Similar to what rdx said, RAID is really for data redundancy, not for data backups. We use two main backup methods at my company: full and incremental. Every server in the company gets a full backup of all its drives on at least a weekly basis. Mission-critical servers get full backups every night. Less critical servers get incremental backups nightly. This means anything that changed since the last full backup.
The backups are stored in four different ways: SAN, WORM, copies to failover servers and some sort of tape/optical drive. Servers of lower importance get backed up to SAN. A SAN is basically a giant cabinet of disks in RAID 5 (my personal favorite level of RAID). Servers of medium importance can go to SAN or to tape, and will also go to a failover server. The servers of highest importance are always clustered, sharing a SAN for normal storage. These also go directly to tape as well as a smaller failover cluster. Finally, some data is backed up to WORM (Write Once Read Many) which is a format that can never be overwritten or changed once it has been written. The two types of WORM we use are CD-Rs and SnapLock drives. This is only for data that has some legal or regulatory requirement to be stored in that format.
Here are a few common rules about our backups:
1. Everything on a SAN eventually goes to a tape as well, which means the ultimate copy of all data is to tape.
2. Anything that goes to WORM also has to be backed up elsewhere.

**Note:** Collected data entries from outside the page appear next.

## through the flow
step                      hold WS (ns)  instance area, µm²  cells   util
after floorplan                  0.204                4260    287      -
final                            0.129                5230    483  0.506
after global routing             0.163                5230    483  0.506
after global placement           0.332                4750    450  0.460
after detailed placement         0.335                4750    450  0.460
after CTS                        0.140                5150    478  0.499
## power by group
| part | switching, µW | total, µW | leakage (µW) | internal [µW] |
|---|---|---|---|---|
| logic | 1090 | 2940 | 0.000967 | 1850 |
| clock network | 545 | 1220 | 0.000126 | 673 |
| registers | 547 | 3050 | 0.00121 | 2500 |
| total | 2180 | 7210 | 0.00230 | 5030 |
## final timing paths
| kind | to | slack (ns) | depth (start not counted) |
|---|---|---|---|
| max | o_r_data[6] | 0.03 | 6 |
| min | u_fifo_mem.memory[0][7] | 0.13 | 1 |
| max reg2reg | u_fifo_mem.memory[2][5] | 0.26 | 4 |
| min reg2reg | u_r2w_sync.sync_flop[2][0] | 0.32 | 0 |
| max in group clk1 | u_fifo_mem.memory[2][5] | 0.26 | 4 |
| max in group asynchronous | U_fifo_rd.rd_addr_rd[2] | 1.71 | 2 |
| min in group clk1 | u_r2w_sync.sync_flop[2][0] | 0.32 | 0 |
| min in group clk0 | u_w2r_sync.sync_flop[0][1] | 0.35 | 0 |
===== run.sh =====
#!/bin/bash
# OpenROAD 26Q1-2900-gdf79404cd8, Yosys 0.63+post, stock flow scripts
make -C /OpenROAD-flow-scripts/flow DESIGN_CONFIG=/design/flow/config.mk WORK_HOME=/design/flow/orfs finish

===== config.mk =====
export PLATFORM = sky130hd
export DESIGN_NAME = ALU
export DESIGN_NICKNAME = ALU
export VERILOG_FILES = /design/flow/design.v
export SDC_FILE = /design/flow/constraint.sdc
export NUM_CORES = 4
export LEC_CHECK = 1
export CORE_UTILIZATION = 40

===== constraint.sdc =====
current_design ALU

set clk_period 1.0
set clk_io_pct 0.2

create_clock -name clk0 -period $clk_period [get_ports {CLK}]

set non_clock_inputs [all_inputs -no_clocks]
set_input_delay [expr $clk_period * $clk_io_pct] -clock clk0 $non_clock_inputs
set_output_delay [expr $clk_period * $clk_io_pct] -clock clk0 [all_outputs]
===== run.sh =====
#!/bin/bash
# OpenROAD 26Q1-2900-gdf79404cd8, Yosys 0.63+post, stock flow scripts
make -C /OpenROAD-flow-scripts/flow DESIGN_CONFIG=/design/flow/config.mk WORK_HOME=/design/flow/orfs finish

===== config.mk =====
export PLATFORM = sky130hd
export DESIGN_NAME = configurable_cache
export DESIGN_NICKNAME = configurable_cache
export VERILOG_FILES = /design/flow/design.v
export SDC_FILE = /design/flow/constraint.sdc
export NUM_CORES = 4
export LEC_CHECK = 1
export CORE_UTILIZATION = 30
export SYNTH_HDL_FRONTEND = slang

===== constraint.sdc =====
current_design configurable_cache

set clk_period 48.0
set clk_io_pct 0.2

create_clock -name clk0 -period $clk_period [get_ports {clk}]

set non_clock_inputs [all_inputs -no_clocks]
set_input_delay [expr $clk_period * $clk_io_pct] -clock clk0 $non_clock_inputs
set_output_delay [expr $clk_period * $clk_io_pct] -clock clk0 [all_outputs]
$ cat flow/design.v
module ALU(
    data1_i,
    data2_i,
    ALUCtrl_i,
    data_o
);
input signed [31:0] data1_i, data2_i;
input        [2:0]  ALUCtrl_i;
output reg   [31:0] data_o;
always @ (data1_i or data2_i or ALUCtrl_i)
begin
  case (ALUCtrl_i)
    3'b000:  data_o = data1_i & data2_i;
    3'b001:  data_o = data1_i ^ data2_i;
    3'b010:  data_o = data1_i << data2_i;
    3'b011:  data_o = data1_i + data2_i;
    3'b100:  data_o = data1_i - data2_i;
    3'b101:  data_o = data1_i * data2_i;
    3'b110: data_o = data1_i + data2_i;
    3'b111: data_o = data1_i >>> data2_i[4:0];
  endcase
end
endmodule
$ cat flow/run.sh
#!/bin/bash
# OpenROAD 26Q1-2900-gdf79404cd8, Yosys 0.63+post, stock flow scripts
make -C /OpenROAD-flow-scripts/flow DESIGN_CONFIG=/design/flow/config.mk WORK_HOME=/design/flow/orfs finish
$ cat flow/config.mk
export PLATFORM = sky130hd
export DESIGN_NAME = ALU
export DESIGN_NICKNAME = ALU
export VERILOG_FILES = /design/flow/design.v
export SDC_FILE = /design/flow/constraint.sdc
export NUM_CORES = 4
export LEC_CHECK = 1
export CORE_UTILIZATION = 50
$ cat flow/constraint.sdc
current_design ALU

set clk_period 26.4
set clk_io_pct 0.2

create_clock -name clk0 -period $clk_period

set non_clock_inputs [all_inputs -no_clocks]
set_input_delay [expr $clk_period * $clk_io_pct] -clock clk0 $non_clock_inputs
set_output_delay [expr $clk_period * $clk_io_pct] -clock clk0 [all_outputs]
<file path="/design/flow/design.v">
module IFID(
	clk_i,
	instr_i,
	Stall_i,
	Flush_i,
	pc_i,
	Miss_stall_i,
	instr_o,
	pc_o
);
input             Stall_i, Flush_i, clk_i, Miss_stall_i;
input      [31:0] pc_i;
input      [31:0] instr_i;
output reg [31:0] instr_o, pc_o;
always @(posedge clk_i) begin
	if (Stall_i | Miss_stall_i) begin
		instr_o <= instr_o;
		pc_o    <= pc_o;
	end
	else if (Flush_i) begin
		instr_o <= 32'b0;
		pc_o    <= 32'b0;
	end
	else begin
		instr_o <= instr_i;
		pc_o    <= pc_i;
	end
end
endmodule
module IDEX(
	clk_i,
    ALUOp_i,
    ALUSrc_i,
    RegWrite_i,
    MemtoReg_i,
    MemRead_i,
    MemWrite_i,
	RS1data_i,
	RS2data_i,
	SE_i,
	funct_i,
	RS1addr_i,
	RS2addr_i,
	RDaddr_i,
	Miss_stall_i,
	RegWrite_o,
    MemtoReg_o,
    MemRead_o,
    MemWrite_o,
	ALUOp_o,
	ALUSrc_o,
	RS1data_o,
	RS2data_o,
	SE_o,
	funct_o,
	RS1addr_o,
	RS2addr_o,
	RDaddr_o
);
input             clk_i, ALUSrc_i, RegWrite_i, MemtoReg_i, MemRead_i, MemWrite_i, Miss_stall_i;
input      [1:0]  ALUOp_i;
input      [31:0] RS1data_i, RS2data_i, SE_i;
input      [9:0]  funct_i;
input      [4:0]  RS1addr_i, RS2addr_i, RDaddr_i;
output reg [1:0]  ALUOp_o;
output reg        ALUSrc_o, RegWrite_o, MemtoReg_o, MemRead_o, MemWrite_o;
output reg [31:0] RS1data_o, RS2data_o, SE_o;
output reg [9:0]  funct_o;
output reg [4:0]  RS1addr_o, RS2addr_o, RDaddr_o;
always @(posedge clk_i) begin
	if (Miss_stall_i) begin
		RegWrite_o <= RegWrite_o;
	    MemtoReg_o <= MemtoReg_o;
	    MemRead_o  <= MemRead_o;
	    MemWrite_o <= MemWrite_o;
		ALUOp_o    <= ALUOp_o;
		ALUSrc_o   <= ALUSrc_o;
		RS1data_o  <= RS1data_o;
		RS2data_o  <= RS2data_o;
		SE_o       <= SE_o;
		funct_o    <= funct_o;
		RS1addr_o  <= RS1addr_o;
		RS2addr_o  <= RS2addr_o;
		RDaddr_o   <= RDaddr_o;
	end
	else begin
		RegWrite_o <= RegWrite_i;
	    MemtoReg_o <= MemtoReg_i;
	    MemRead_o  <= MemRead_i;
	    MemWrite_o <= MemWrite_i;
		ALUOp_o    <= ALUOp_i;
		ALUSrc_o   <= ALUSrc_i;
		RS1data_o  <= RS1data_i;
		RS2data_o  <= RS2data_i;
		SE_o       <= SE_i;
		funct_o    <= funct_i;
		RS1addr_o  <= RS1addr_i;
		RS2addr_o  <= RS2addr_i;
		RDaddr_o   <= RDaddr_i;
	end
end
endmodule
module EXMEM(
	clk_i,
    RegWrite_i,
    MemtoReg_i,
    MemRead_i,
    MemWrite_i,
	ALUResult_i,
	RS2data_i,
	RDaddr_i,
	Miss_stall_i,
    RegWrite_o,
    MemtoReg_o,
    MemRead_o,
    MemWrite_o,
	ALUResult_o,
	RS2data_o,
	RDaddr_o
);
input             clk_i, RegWrite_i, MemtoReg_i, MemRead_i, MemWrite_i, Miss_stall_i;
input      [31:0] ALUResult_i, RS2data_i;
input      [4:0]  RDaddr_i;
output reg        RegWrite_o, MemtoReg_o, MemRead_o, MemWrite_o;
output reg [31:0] ALUResult_o, RS2data_o;
output reg [4:0]  RDaddr_o;
always @(posedge clk_i) begin
	if (Miss_stall_i) begin
		RegWrite_o  <= RegWrite_o;
	    MemtoReg_o  <= MemtoReg_o;
	    MemRead_o   <= MemRead_o;
	    MemWrite_o  <= MemWrite_o;
		ALUResult_o <= ALUResult_o;
		RS2data_o   <= RS2data_o;
		RDaddr_o    <= RDaddr_o;
	end
	else begin
		RegWrite_o  <= RegWrite_i;
	    MemtoReg_o  <= MemtoReg_i;
	    MemRead_o   <= MemRead_i;
	    MemWrite_o  <= MemWrite_i;
		ALUResult_o <= ALUResult_i;
		RS2data_o   <= RS2data_i;
		RDaddr_o    <= RDaddr_i;
	end
end
endmodule
module MEMWB(
	clk_i,
    RegWrite_i,
    MemtoReg_i,
	ALUResult_i,
	MemData_i,
	RDaddr_i,
	Miss_stall_i,
    RegWrite_o,
    MemtoReg_o,
	ALUResult_o,
	MemData_o,
	RDaddr_o
);
input             clk_i, RegWrite_i, MemtoReg_i, Miss_stall_i;
input      [31:0] ALUResult_i, MemData_i;
input      [4:0]  RDaddr_i;
output reg        RegWrite_o, MemtoReg_o;
output reg [31:0] ALUResult_o, MemData_o;
output reg [4:0]  RDaddr_o;
always @(posedge clk_i) begin
	if (Miss_stall_i) begin
		RegWrite_o  <= RegWrite_o;
	    MemtoReg_o  <= MemtoReg_o;
		ALUResult_o <= ALUResult_o;
		MemData_o   <= MemData_o;
		RDaddr_o    <= RDaddr_o;	
	end
	else begin
		RegWrite_o  <= RegWrite_i;
	    MemtoReg_o  <= MemtoReg_i;
		ALUResult_o <= ALUResult_i;
		MemData_o   <= MemData_i;
		RDaddr_o    <= RDaddr_i;
	end
end
endmodule
</file>
<file path="/design/flow/run.sh">
#!/bin/bash
# OpenROAD 26Q1-2900-gdf79404cd8, Yosys 0.63+post, stock flow scripts
make -C /OpenROAD-flow-scripts/flow DESIGN_CONFIG=/design/flow/config.mk WORK_HOME=/design/flow/orfs finish
</file>
<file path="/design/flow/config.mk">
export PLATFORM = sky130hd
export DESIGN_NAME = IDEX
export DESIGN_NICKNAME = IDEX
export VERILOG_FILES = /design/flow/design.v
export SDC_FILE = /design/flow/constraint.sdc
export NUM_CORES = 4
export LEC_CHECK = 1
export CORE_UTILIZATION = 40
</file>
<file path="/design/flow/constraint.sdc">
current_design IDEX

set clk_period 1.0
set clk_io_pct 0.2

create_clock -name clk0 -period $clk_period [get_ports {clk_i}]

set non_clock_inputs [all_inputs -no_clocks]
set_input_delay [expr $clk_period * $clk_io_pct] -clock clk0 $non_clock_inputs
set_output_delay [expr $clk_period * $clk_io_pct] -clock clk0 [all_outputs]
</file>
==> summary.txt <==
Implementation results are summarized by area below.

Status
The run finished, with violations left. The checks that failed: setup timing.

Placement
The cell count after placement is 524. The pre-CTS setup slack is -439 ps. The area of placed instances is 6730 um2.

The count of input and output buffers is 257. RePlAce ended its routability-driven mode at a weighted congestion of 0.847. Detailed placement finished with a half-perimeter wire length of 7.46 mm.

Cells and area
Leaving out filler cells and counting taps, the final layout contains 556. The multi-input combinational cell count is 0. The share of the core filled with cells is 71.2%. The final standard cell area without fillers is 6610 um2. The area growth from synthesis to final layout is 71.8%. The area of all sequential standard cells is between 3000 and 4000 um2. Fill cells in the final layout number ~690.

The share of layout cells above drive strength 1 is ~40%. By instance count after routing, the leading logic cell types are 129 x clkdlybuf4s50_1, 128 x edfxtp_1, 128 x buf_2. The most frequent logic cell in the layout is clkdlybuf4s50_1. Leaving out buffers and inverters, the combinational logic in the layout accounts for 0 um2.

Detailed routing
The first detailed-routing pass ran for 4 iterations. The detailed-route DRC error count is 0. The detailed router finished its first iteration with 79 violations. The routed wire length per instance is roughly 18 um. Antenna repair during routing inserted a diode count of 0.

For this block, the routed nets add up to ~9.8 mm of wire. The mean number of vias per cell is 4.35. The routed layout has 2416 vias. Nets still carrying antenna violations after routing amount to 0.

Flow run
The number of maximum-capacitance violations recorded for the run is 0. The total tool warning count is 32.

Yosys
Counting the warning lines in the Yosys log gives 1. The summed standard-cell area reported by yosys is 3850 um2. The top cell type's share of synthesized area is 99.9%. By area the synthesized netlist is led by edfxtp_1 100%, inv_1 0.098%. The average instance area after synthesis is 29.8 um2. The top cell type by total area after synthesis is edfxtp_1. Counting every instance in the synthesized netlist gives 129.

Synthesis instantiated 2 different standard cells from the library. The cell area that synthesis handed to floorplanning was ~3800 um2. In this run, synthesis produced a sequential element count of around 130.

After synthesis, the design contains around 130 cells according to Yosys. The sequential area share after synthesis is 99.9%.

Worst hold path
Looking at hold timing, the worst path starts from RS2data_i[1]. The capture endpoint of the worst hold path is RS2data_o[1]. The type of the most critical hold path is input port to register. The number of cells traversed by the worst hold path is 1.

Setup path
The critical path data arrival time is about 1000 ps. For reference, the critical path cell chain is buf_2. Along the worst path, the maximum fanout reaches 1.

The kind of cell with the highest combined delay along the critical path is flip-flops. The number of stages on the worst setup path is 1. Per STA, the highest per-stage delay on the worst path measures about 390 ps. For the worst setup path, the data required time is 800 ps. STA classifies the critical path startpoint as a register. The critical path capture point type is an output pin. The timing report notes that buffer and inverter cells on the critical path total 1. The highest-delay cell along the critical path is edfxtp_1. The type of the setup path with the least slack is register to output pin.

Final timing
The shortest clock period the worst path allows after layout is 1230 ps. The highest clock rate this design can be run at is about 810 MHz. The relative slew slack is 80.0%. The final worst setup slack is -229 ps. The final timing report lists a hold violation count of 0. In the final report, the number of pins over their slew limit comes to 0. At the pin with the least slew margin, the transition time is 300 ps. The setup-violating endpoint count in the final report is between 100 and 150. The post-route setup TNS is -22710 ps. The post-route clock period utilization is 123%. Setup repair after global routing could not meet its margin everywhere.

Power
The static power due to leakage is 2.58 nW. The total power per unit cell area is ~1900 nW/um2. Looking at the power breakdown, sequential logic takes between 50% and 60% of the total. In this run the VDD rail shows a maximum IR drop of 1.07 mV. The net switching power in the latest report is 0.00260 W. The internal portion of total power is approximately 0.01 W.

The switching part of the total is 20.4%. The clock share of power is a little over 40%. Combinational logic burns 7.9% of the power.

Floorplan
The initial core utilization is 41.4%. The area of the core is 9280 um2. The die outline width is 100 um.

The chip footprint is 10000 um2. The floorplan has 35 rows. The number of I/O pins is 258.

The vertical die dimension is 100 um.

Clock network
The post-CTS clock slew at the launch and capture registers of the worst setup and hold paths is 60 ps. The longest clock path from root to sink contains 2 buffers. The number of clock buffers inserted by TritonCTS is 17. The number of H-tree levels is 4. The number of hold buffers added after cts is 0. The sink count of the clock tree is 128. The clock tree from TritonCTS is built. The buffer type at the clock tree root is clkbuf_8.

Global route
The initial antenna violation count is 0. The pin count of the biggest net entering global routing is 58. The first global-routing pass estimated 13.7 mm of wire. The total overflow left after global routing is 0. Total global-route track usage over all layers is between 20% and 30%. The number of global-route vias before repair is 2475.
-- worst max-delay path by stage --
stage / endpoint / start
6_report: ALUSrc_o / ALUSrc_o
5_1_grt: RS1data_o[12] / RS1data_o[12]
4_1_cts: RS1data_o[12] / RS1data_o[12]
-- state kept, by name (all words and copies together) (netlist names), 2 cells and up --
register / flops
RS2data_o: 32
ALUOp_o: 2
RS2addr_o: 5
funct_o: 10
RS1addr_o: 5
SE_o: 32
RS1data_o: 32
RDaddr_o: 5
-- area by class of cell --
cell class	instances	area share [%]
timing repair buffer	266	31.4
sequential	128	58.1
inverter	1	0.114
tap	129	2.44
clock buffer	17	6.26
clock inverter	15	1.67
-- cell usage after synthesis --
cell type,n
inv_1,1
edfxtp_1,128
-- cell families (layout without fill, tap and decap cells) --
group	after synthesis	in the layout	share of synthesized area, %
flops	128	128	99.9
buf+inv	1	299	0.0975
-- layer usage --
layer	vias to the layer above	global-route usage, %	share of wire [%]
met5	-	0	0
met4	0	4.35	2.2
met3	14	8.07	11
met2	148	34.2	53
met1	1148	30.3	34
li1	1106	-	-
-- stage by stage --
stage	power [W]	hold WS, ps
6_report	0.0128	250
5_1_grt	0.0132	225
4_1_cts	0.0129	228
3_5_place_dp	0.00800	758
3_3_place_gp	0.00797	755
2_1_floorplan	0.00657	299
-- power groups by stage --
stage | Combinational [W] | Clock (W) | Sequential [W]
global route | 0.00108 | 0.00565 | 0.00651
finish | 0.00101 | 0.00530 | 0.00647
CTS | 0.00103 | 0.00539 | 0.00648
-- repair_timing --
action                     in CTS  in global routing
setup endpoints to repair     128                128
buffers inserted                0                  0
resized                       407                  0
Power and IR drop assume default switching activity.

3. Failover servers and backup servers cannot be in the same facility as the servers being backed up. If a tornado wipes out a datacenter, we don't want to lose the backups too.
4. A copy of each tape must be made and sent to another offsite facility that is separate from the primary and backup datacenters. I believe we actually use a vendor with an underground vault for this.
5. Individual workstations don't get backed up. Period. Everyone gets an individual, hidden network share which only they can access. If you don't want your stuff lost, put it there.